密碼學相關概念
明文:任何人都能理解的消息
密文:明文消息經過某種編碼後,得到密文
加密:將明文消息變成密文消息
解密:將密文消息變成明文消息
加密算法:進行加密的算法
解密算法:進行解密的算法
密鑰:只有發送方和接收方掌握的消息
對稱密鑰加密:加密和解密使用相同的密鑰
非對稱密鑰加密:加密與解密使用不同密鑰,分爲公鑰和私鑰
證書概念
- 數字證書:指在互聯網通訊中標誌通訊各方身份信息的一個數字認證,在網上用它來識別對方身份的真實性。本質上是一種電子文檔,作用是證明某某東西確認是某某東西。
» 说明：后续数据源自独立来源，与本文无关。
[src/hdl/speed_search_pkg.sv]
package speed_search_pkg;

  // ----------------------------------------------------------------
  // Timing
  // ----------------------------------------------------------------
  localparam int unsigned CLK_HZ          = 125_000_000;
  localparam int unsigned TICK_MS         = 100;
  localparam int unsigned TICK_CYCLES     = CLK_HZ / 1000 * TICK_MS;
  localparam int unsigned UV_TIME_MS      = 15;
  localparam int unsigned UV_CYCLES       = CLK_HZ / 1000 * UV_TIME_MS;

  // ----------------------------------------------------------------
  // Register offsets (byte addresses)
  // ----------------------------------------------------------------
  localparam logic [7:0] OFS_SELECT  = 8'h00;
  localparam logic [7:0] OFS_CURLVL  = 8'h04;
  localparam logic [7:0] OFS_DECEL   = 8'h08;
  localparam logic [7:0] OFS_DELAY   = 8'h0C;
  localparam logic [7:0] OFS_BLOCK   = 8'h10;
  localparam logic [7:0] OFS_VRAMP   = 8'h14;
  localparam logic [7:0] OFS_CTRL    = 8'h18;
  localparam logic [7:0] OFS_STATE   = 8'h1C;
  localparam logic [7:0] OFS_IRQ_ST  = 8'h20;
  localparam logic [7:0] OFS_IRQ_EN  = 8'h24;
  localparam logic [7:0] OFS_IRQ_CLR = 8'h28;

  // ----------------------------------------------------------------
  // Settings: limits and reset values, times in 0.1 s units
  // ----------------------------------------------------------------
  localparam logic [1:0] SEL_RST    = 2'h2;
  localparam logic [7:0] CUR_MAX    = 8'hC8;
  localparam logic [7:0] CUR_RST    = 8'h64;
  localparam logic [7:0] DEC_MIN    = 8'h01;
  localparam logic [7:0] DEC_MAX    = 8'h64;
  localparam logic [7:0] DEC_RST    = 8'h14;
  localparam logic [7:0] DLY_MAX    = 8'hC8;
  localparam logic [7:0] DLY_RST    = 8'h02;
  localparam logic [7:0] BLK_MIN    = 8'h01;
  localparam logic [7:0] BLK_MAX    = 8'h32;
  localparam logic [7:0] BLK_RST    = 8'h05;
  localparam logic [7:0] VR_MAX     = 8'h32;
  localparam logic [7:0] VR_RST     = 8'h03;

  // Interrupt bit positions
  localparam int unsigned IRQ_DONE  = 0;
  localparam int unsigned IRQ_UV    = 1;
  localparam int unsigned IRQ_REJ   = 2;
  localparam int unsigned IRQ_W     = 3;

  // Control register bits
  localparam int unsigned CTRL_PL_EN = 0;

  typedef enum logic [2:0] {
    ST_IDLE, ST_BLOCK, ST_DELAY, ST_SEARCH, ST_VRAMP, ST_RUN
  } seq_state_t;

  typedef struct packed {
    logic [1:0] sel;
    logic [7:0] cur;
    logic [7:0] dec;
    logic [7:0] dly;
    logic [7:0] blk;
    logic [7:0] vr;
  } settings_t;

  typedef struct packed {
    logic        block;
    logic        ramping;
    logic [15:0] freq;
    logic        dir_rev;
    logic [15:0] volt;
  } drive_out_t;

endpackage

[src/hdl/tick_div.sv]
`timescale 1ns/100ps
module tick_div #(
  parameter int unsigned CYCLES = speed_search_pkg::TICK_CYCLES
) (
  input  wire logic clk,
  input  wire logic srst,
  output logic      tick
);

  typedef struct packed {
    logic [31:0] cnt;
    logic        tick;
  } div_t;

  div_t s_q;
  div_t s_d;

  // ----------------------------------------------------------------
  // Free divider, one-cycle pulse per period
  // ----------------------------------------------------------------
  always_comb begin
    s_d = s_q;
    s_d.tick = 1'b0;
    if (s_q.cnt == 32'(CYCLES - 1)) begin
      s_d.cnt = 32'h0000_0000;
      s_d.tick = 1'b1;
    end else begin
      s_d.cnt = s_q.cnt + 32'h0000_0001;
    end
  end

  always_ff @(posedge clk) begin
    if (srst) begin
      s_q <= '0;
    end else begin
      s_q <= s_d;
    end
  end

  assign tick = s_q.tick;

endmodule // tick_div
**config.mk**
```make
export PLATFORM = sky130hd
export DESIGN_NAME = cbm_circ_buf
export DESIGN_NICKNAME = d
export VERILOG_FILES = /design/src/include/cbm_pkg.sv /design/src/core/cbm_ptr_next.sv /design/src/core/cbm_apb_regs.sv /design/src/core/cbm_circ_buf.sv
export SDC_FILE = /design/constraint.sdc
export NUM_CORES = 1
export LEC_CHECK = 0
export ABC_AREA = 1
export BUFFER_PORTS_ARGS = -buffer_cell sky130_fd_sc_hd__buf_4
export CORE_AREA = 2 2 259 185
export CTS_CLUSTER_DIAMETER = 30
export DETAILED_ROUTE_END_ITERATION = 12
export DIE_AREA = 0 0 261 187
export PLACE_DENSITY = 0.45
export SYNTH_ARGS = -nofsm -noshare
export SYNTH_HDL_FRONTEND = slang
export SYNTH_SLANG_ARGS = --single-unit
```
**constraint.sdc**
```tcl
create_clock -name pclk -period 2.58 [get_ports pclk]
set_clock_uncertainty 0.1 [all_clocks]
set_input_delay 0.258 -clock pclk [delete_from_list [all_inputs] [get_ports pclk]]
set_output_delay 0.258 -clock pclk [all_outputs]
set_load 0.01 [all_outputs]
```
===== src/hw/inr_regs.svh =====
// Register offsets, field positions, reset values and scaling for the inrush detector.
// Assumes byte addresses on a 32-bit Avalon-MM slave, one register per aligned word.
`ifndef INR_REGS_SVH
`define INR_REGS_SVH

`define INR_OFS_CTRL      5'h00
`define INR_OFS_RATIO     5'h04
`define INR_OFS_MINLVL    5'h08
`define INR_OFS_FLAGS     5'h0c
`define INR_OFS_IRQ_STAT  5'h10
`define INR_OFS_IRQ_MASK  5'h14

`define INR_CTRL_EN_BIT   0
`define INR_FLAGS_GEN_BIT 3
`define INR_IRQ_ON_BIT    0
`define INR_IRQ_OFF_BIT   1

`define INR_CTRL_EN_RST   1'h0
`define INR_RATIO_RST     7'h0f
`define INR_RATIO_MIN     7'h05
`define INR_RATIO_MAX     7'h32
`define INR_MINLVL_RST    7'h1e
`define INR_MINLVL_MIN    7'h14
`define INR_MINLVL_MAX    7'h64
`define INR_IRQ_MASK_RST  2'h0

// Percent scale and the magnitude code that equals the nominal CT current
`define INR_PCT_FULL      7'h64
`define INR_NOMINAL_CODE  16'h1000

`endif


===== src/hw/inr_pkg.sv =====
// Types shared by the inrush detector modules.
// Assumes magnitudes are unsigned 16-bit codes from the measurement stage.
package inr_pkg;

   typedef logic [15:0] inr_mag_t;
   typedef logic [6:0]  inr_pct_t;
   typedef logic [23:0] inr_prod_t;

   typedef struct packed {
      logic                valid;
      inr_mag_t [2:0]      fund;
      inr_mag_t [2:0]      harm;
   } inr_sample_s;

   typedef struct packed {
      logic [1:0]          status;
      logic                irq;
   } inr_irq_s;

   typedef struct packed {
      logic                wait_n;
      logic [31:0]         rdata;
      logic                enable;
      inr_pct_t            ratio;
      inr_pct_t            minlvl;
      logic [2:0]          phase;
      logic                general;
      logic                evt_valid;
      logic                evt_value;
      logic [1:0]          mask;
   } inr_state_s;

endpackage : inr_pkg


===== src/hw/inr_phase_cmp.sv =====
// One phase of the inrush comparison, purely combinational.
// Assumes settings are already within range; the caller registers the result.
module inr_phase_cmp (
   input  wire inr_pkg::inr_mag_t fund,      // Fundamental magnitude
   input  wire inr_pkg::inr_mag_t harm,      // Second-harmonic magnitude
   input  wire inr_pkg::inr_pct_t ratio,     // Harmonic ratio, percent
   input  wire inr_pkg::inr_pct_t minlvl,    // Minimum fundamental, percent of nominal
   output logic                   detect     // Inrush seen on this phase
);
   import inr_pkg::*;
`include "inr_regs.svh"

   inr_prod_t harm_scaled;
   inr_prod_t fund_scaled;
   inr_prod_t fund_pct;
   inr_prod_t level_ref;

   always_comb begin
      // Cross-multiplied so no divider is needed
      harm_scaled = inr_prod_t'(harm) * inr_prod_t'(`INR_PCT_FULL);   // see RULE12
      fund_scaled = inr_prod_t'(fund) * inr_prod_t'(ratio);
      fund_pct    = inr_prod_t'(fund) * inr_prod_t'(`INR_PCT_FULL);
      level_ref   = inr_prod_t'(minlvl) * inr_prod_t'(`INR_NOMINAL_CODE);   // see RULE8
      detect      = (harm_scaled > fund_scaled) && (fund_pct > level_ref);   // see RULE1 // see RULE2
   end

endmodule : inr_phase_cmp


===== src/hw/inr_irq.sv =====
// Sticky event status, mask and level interrupt.
// Assumes clr_rd pulses for the one cycle in which software's status read completes.
module inr_irq (
   input  wire logic       mclk,     // System clock
   input  wire logic       rstn,     // Asynchronous reset, active low
   input  wire logic [1:0] set,      // Event pulses
   input  wire logic       clr_rd,   // Status read completes
   input  wire logic [1:0] mask,     // Enabled events
   output logic      [1:0] status,   // Sticky status
   output logic            irq       // Interrupt level
);
   import inr_pkg::*;

   inr_irq_s st_q;
   inr_irq_s st_d;

   always_comb begin
      st_d = st_q;
      // A set in the clearing cycle survives the clear
      st_d.status = (clr_rd ? 2'h0 : st_q.status) | set;
      st_d.irq    = |(st_d.status & mask);
   end

   always_ff @(posedge mclk or negedge rstn) begin
      if (!rstn) begin
         st_q <= '0;
      end else begin
         st_q <= st_d;
      end
   end

   assign status = st_q.status;
   assign irq    = st_q.irq;

endmodule : inr_irq


===== src/hw/inr_detector.sv =====
// Second-harmonic inrush detector: three phase comparators, flags, events, registers.
// Assumes one clock, magnitudes synchronous to mclk with a one-cycle valid strobe,
// and an Avalon-MM master that holds its request until waitrequest is seen low.
//
// Behaviour
// RULE1: A phase flags inrush when second harmonic over fundamental exceeds the ratio setting.
// RULE2: A phase flag needs its fundamental above the minimum level setting.
// RULE3: Phases L1, L2, L3 are judged separately, each with its own flag.
// RULE4: The general flag is high when any phase flag is high.
// RULE5: A high block input forces every flag low.
// RULE6: Ratio setting takes 5 to 50 percent in whole steps, resets to 15.
// RULE7: Minimum level takes 20 to 100 percent in whole steps, resets to 30.
// RULE8: Minimum level is a percentage of nominal CT current, checked per phase.
// RULE9: The measurement stage supplies fundamental and second-harmonic magnitudes per phase.
// RULE10: General flag rising emits an on event, falling emits an off event. A fall caused by writing enable off emits no event.
// RULE11: An enable setting, off after reset, gates all flags and events.
// RULE12: Comparison by cross-multiplication, flags updated once per input sample.
//
// The implementer's own choices: the Avalon-MM slave port and the placing of the registers.
module inr_detector (
   input  wire logic               mclk,                  // System sample clock
   input  wire logic               rstn,                  // Asynchronous reset, active low
   input  wire logic [4:0]         avs_address,           // Byte address
   input  wire logic               avs_read,              // Read request
   input  wire logic               avs_write,             // Write request
   input  wire logic [31:0]        avs_writedata,         // Write data
   output logic      [31:0]        avs_readdata,          // Read data
   output logic                    avs_waitrequest,       // Request not yet taken
   input  wire inr_pkg::inr_sample_s sample,              // Per-phase magnitudes with strobe
   input  wire logic               detector_block_input,  // Disable from user logic
   output logic                    phase1_inrush_flag,    // Inrush on L1
   output logic                    phase2_inrush_flag,    // Inrush on L2
   output logic                    phase3_inrush_flag,    // Inrush on L3
   output logic                    general_inrush_flag,   // Inrush on any phase
   output logic                    restraint_event_valid, // Event pulse
   output logic                    restraint_event_value, // Event value, 1 on, 0 off
   output logic                    irq                    // Interrupt level
);
   import inr_pkg::*;
`include "inr_regs.svh"

   inr_state_s st_q;
   inr_state_s st_d;

   logic [2:0] det_c;
   logic [1:0] irq_status;
   logic [1:0] irq_set;
   logic       req;
   logic       take;
   logic       wr_take;
   logic       rd_take;
   logic       gate_on;
   logic       stat_rd;

   // One comparator per phase, fed from the matching slice of the sample
   genvar gi;
   generate
      for (gi = 0; gi < 3; gi++) begin : g_phase
         inr_phase_cmp u_cmp (                                  // see RULE3 // see RULE9
            .fund   (sample.fund[gi]),
            .harm   (sample.harm[gi]),
            .ratio  (st_q.ratio),
            .minlvl (st_q.minlvl),
            .detect (det_c[gi])
         );
      end
   endgenerate

   always_comb begin
      req     = avs_read || avs_write;
      take    = req && st_q.wait_n;
      wr_take = avs_write && st_q.wait_n;
      rd_take = avs_read && st_q.wait_n;
      stat_rd = rd_take && (avs_address == `INR_OFS_IRQ_STAT);
      // Enable written off acts at the write edge, so no flag can rise without its event
      gate_on = st_q.enable && !(wr_take && (avs_address == `INR_OFS_CTRL) &&
                                 !avs_writedata[`INR_CTRL_EN_BIT]) && !detector_block_input;
   end

   always_comb begin
      st_d           = st_q;
      st_d.evt_valid = 1'b0;
      st_d.evt_value = st_q.evt_value;

      // Waitrequest drops for exactly one cycle per request; the request is taken there
      st_d.wait_n = req && !st_q.wait_n;

      // Read data is prepared one cycle ahead so it stands when waitrequest is low
      // Status includes pending sets, as the clear at the taking edge would lose them
      st_d.rdata = 32'h0;
      if (req && !st_q.wait_n) begin
         unique case (avs_address)
            `INR_OFS_CTRL:     st_d.rdata[`INR_CTRL_EN_BIT] = st_q.enable;
            `INR_OFS_RATIO:    st_d.rdata[6:0] = st_q.ratio;
            `INR_OFS_MINLVL:   st_d.rdata[6:0] = st_q.minlvl;
            `INR_OFS_FLAGS:    st_d.rdata[3:0] = {st_q.general, st_q.phase};
            `INR_OFS_IRQ_STAT: st_d.rdata[1:0] = irq_status | irq_set;
            `INR_OFS_IRQ_MASK: st_d.rdata[1:0] = st_q.mask;
            default:           st_d.rdata = 32'h0;
         endcase
      end

      if (wr_take) begin
         unique case (avs_address)
            `INR_OFS_CTRL: begin
               st_d.enable = avs_writedata[`INR_CTRL_EN_BIT];   // see RULE11
            end
            `INR_OFS_RATIO: begin
               // Values outside the setting range are ignored, not clamped
               if (avs_writedata[31:0] >= 32'(`INR_RATIO_MIN) &&
                   avs_writedata[31:0] <= 32'(`INR_RATIO_MAX)) begin   // see RULE6
                  st_d.ratio = avs_writedata[6:0];
               end
            end
            `INR_OFS_MINLVL: begin
               if (avs_writedata[31:0] >= 32'(`INR_MINLVL_MIN) &&
                   avs_writedata[31:0] <= 32'(`INR_MINLVL_MAX)) begin   // see RULE7
                  st_d.minlvl = avs_writedata[6:0];
               end
            end
            `INR_OFS_IRQ_MASK: begin
               st_d.mask = avs_writedata[1:0];
            end
            default: begin
               st_d.mask = st_q.mask;
            end
         endcase
      end

      // Block and disable act at once; a new sample is needed to raise a flag again
      if (!gate_on) begin
         st_d.phase   = 3'h0;                                   // see RULE5 // see RULE11
         st_d.general = 1'b0;
      end else if (sample.valid) begin
         st_d.phase   = det_c;                                  // see RULE12
         st_d.general = |det_c;                                 // see RULE4
      end

      // Disabling drops the flags silently; a block still reports the fall
      if (st_q.enable && st_d.enable && (st_d.general != st_q.general)) begin
         st_d.evt_valid = 1'b1;                                 // see RULE10
         st_d.evt_value = st_d.general;
      end
   end

   always_ff @(posedge mclk or negedge rstn) begin
      if (!rstn) begin
         st_q           <= '0;
         st_q.enable    <= `INR_CTRL_EN_RST;
         st_q.ratio     <= `INR_RATIO_RST;
         st_q.minlvl    <= `INR_MINLVL_RST;
         st_q.mask      <= `INR_IRQ_MASK_RST;
      end else begin
         st_q <= st_d;
      end
   end

   always_comb begin
      irq_set                   = 2'h0;
      irq_set[`INR_IRQ_ON_BIT]  = st_q.evt_valid && st_q.evt_value;
      irq_set[`INR_IRQ_OFF_BIT] = st_q.evt_valid && !st_q.evt_value;
   end

   inr_irq u_irq (
      .mclk   (mclk),
      .rstn   (rstn),
      .set    (irq_set),
      .clr_rd (stat_rd),
      .mask   (st_q.mask),
      .status (irq_status),
      .irq    (irq)
   );

   assign avs_readdata          = st_q.rdata;
   assign avs_waitrequest       = !st_q.wait_n;
   assign phase1_inrush_flag    = st_q.phase[0];
   assign phase2_inrush_flag    = st_q.phase[1];
   assign phase3_inrush_flag    = st_q.phase[2];
   assign general_inrush_flag   = st_q.general;
   assign restraint_event_valid = st_q.evt_valid;
   assign restraint_event_value = st_q.evt_value;

   // Checks
   inr_prod_t chk_harm1;
   inr_prod_t chk_fund1;
   inr_prod_t chk_lvl2;
   inr_prod_t chk_ref2;
   inr_prod_t chk_harm2;
   inr_prod_t chk_fund2;
   inr_prod_t chk_harm3;
   inr_prod_t chk_fund3;
   inr_prod_t chk_lvl1;
   inr_prod_t chk_lvl3;

   always_comb begin
      chk_harm1 = inr_prod_t'(sample.harm[0]) * inr_prod_t'(`INR_PCT_FULL);
      chk_fund1 = inr_prod_t'(sample.fund[0]) * inr_prod_t'(st_q.ratio);
      chk_lvl2  = inr_prod_t'(sample.fund[1]) * inr_prod_t'(`INR_PCT_FULL);
      chk_ref2  = inr_prod_t'(st_q.minlvl) * inr_prod_t'(`INR_NOMINAL_CODE);
      chk_harm2 = inr_prod_t'(sample.harm[1]) * inr_prod_t'(`INR_PCT_FULL);
      chk_fund2 = inr_prod_t'(sample.fund[1]) * inr_prod_t'(st_q.ratio);
      chk_harm3 = inr_prod_t'(sample.harm[2]) * inr_prod_t'(`INR_PCT_FULL);
      chk_fund3 = inr_prod_t'(sample.fund[2]) * inr_prod_t'(st_q.ratio);
      chk_lvl1  = inr_prod_t'(sample.fund[0]) * inr_prod_t'(`INR_PCT_FULL);
      chk_lvl3  = inr_prod_t'(sample.fund[2]) * inr_prod_t'(`INR_PCT_FULL);
   end
endmodule : inr_detector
- CA證書授權中心:負責發送和管理證書的權威機構。一般來說,CA必須是所有行業和所有公衆都信任的、認可的,因此它必須具有足夠的權威性。
- 證書用途分類
(1)簽名證書:簽名證書只能用於簽名和驗證簽名,爲了密鑰的安全,密鑰一般在客戶端產生和保存
(2)加密證書:加密證書只能用於加密,其中密鑰對由CA產生,通過保護算法和協議發送給用戶保存,同時CA中心也保存該對密鑰,以備份管理和回覆 - 證書格式:有PEM和DER兩種編碼格式,通常.crt後綴標識公鑰,用.key標識私鑰。將公鑰和私鑰捆綁在一起保存,後綴通常爲.pfx或.p12
- 證書內容:頒發者、使用者、有效期、公鑰、簽名,版本、序列號、算法
- 證書信任鏈
-CA:數字證書認證中心的簡稱
—根CA:處在信任鏈的頂端,其證書公鑰默認導入各種操作系統與瀏覽器中
-----中級CA:處於信任鏈中間,根CA或其他中級CA頒發的證書,還能繼續頒發子證書
--------個人:處於信任鏈末端,中級CA或根CA頒發的證書
注意:證書之間的信任關係是可以嵌套的,比如C信任A1,A1信任A2,A2信任A3,只要信任C,則後續所有證書都是可以信任的
證書工作原理
- step1:Client向Server發送一個通信請求,信息內容:隨機數1、支持的加密算法
- step2:Server向Client回覆選定的加密算法和一個隨機數2,併發送自己的數字證書,證書中含有服務端的公鑰,用來加密信息,私鑰由服務端持有
- step3:Client收到證書後,去驗證證書的真實性,若驗證沒有問題,則說明數字證書中的公鑰確實是服務端的。驗證完數字證書後,Client生成一個隨機值(預主密鑰),然後基於選定的算法將隨機數1、隨機數2和預主密鑰組合生成對稱會話密鑰,再將剛纔的預主密鑰用Server的公鑰進行加密發送給Server端,並告知後續的通信將使用此對稱會話密鑰
- step4:Server端用私鑰解密得到預主密鑰,同樣基於選定的算法將隨機數1、隨機數2和預主密鑰組合生成對稱會話密鑰,根Client的會話密鑰相同,之後通信將使用此對稱會話密鑰加密傳輸
疑問:
1、爲什麼不直接使用開始的非對稱加密密鑰進行數據通信?
答:①使用非對稱密鑰進行數據傳輸速率慢
②若使用非對稱加密密鑰傳輸數據,則服務端用私鑰加密後的數據,任何擁有服務端公鑰的用戶都能解密該數據
2、非對稱加密密鑰在此過程中的作用?
①因爲私鑰只有服務端擁有,因此客戶端可以根據對方是否有私鑰來判斷對方身份的真實性
②使用非對稱密鑰爲後續協商出對稱密鑰作掩護,保證後續通信的安全
SSL概念
SSL(安全套接層)基於Https下的一個協議加密層,它建立在可靠的傳輸協議(如TCP)之上,爲高層協議提供數據封裝、壓縮、加密等基本功能,SSL協議分爲兩層:
1、SSL記錄協議層
-----作用:爲高層協議提供基本的安全服務。針對http協議進行了特別的設計,使得http能夠在SSL運行。記錄封裝各種高層協議,具體實施壓縮解壓縮、加密解密、計算和校驗mac等與安全有關的操作;
2、SSL握手協議層
-----作用:協調客戶端和服務器之間的狀態,使雙方達到同步的狀態。握手協議層包括SSL握手協議、SSL密碼參數修改協議、應用數據協議和SSL告警協議,這些協議用於SSL管理信息的交換,允許應用協議傳輸數據之前相互驗證,協商加密算法和生成密鑰等。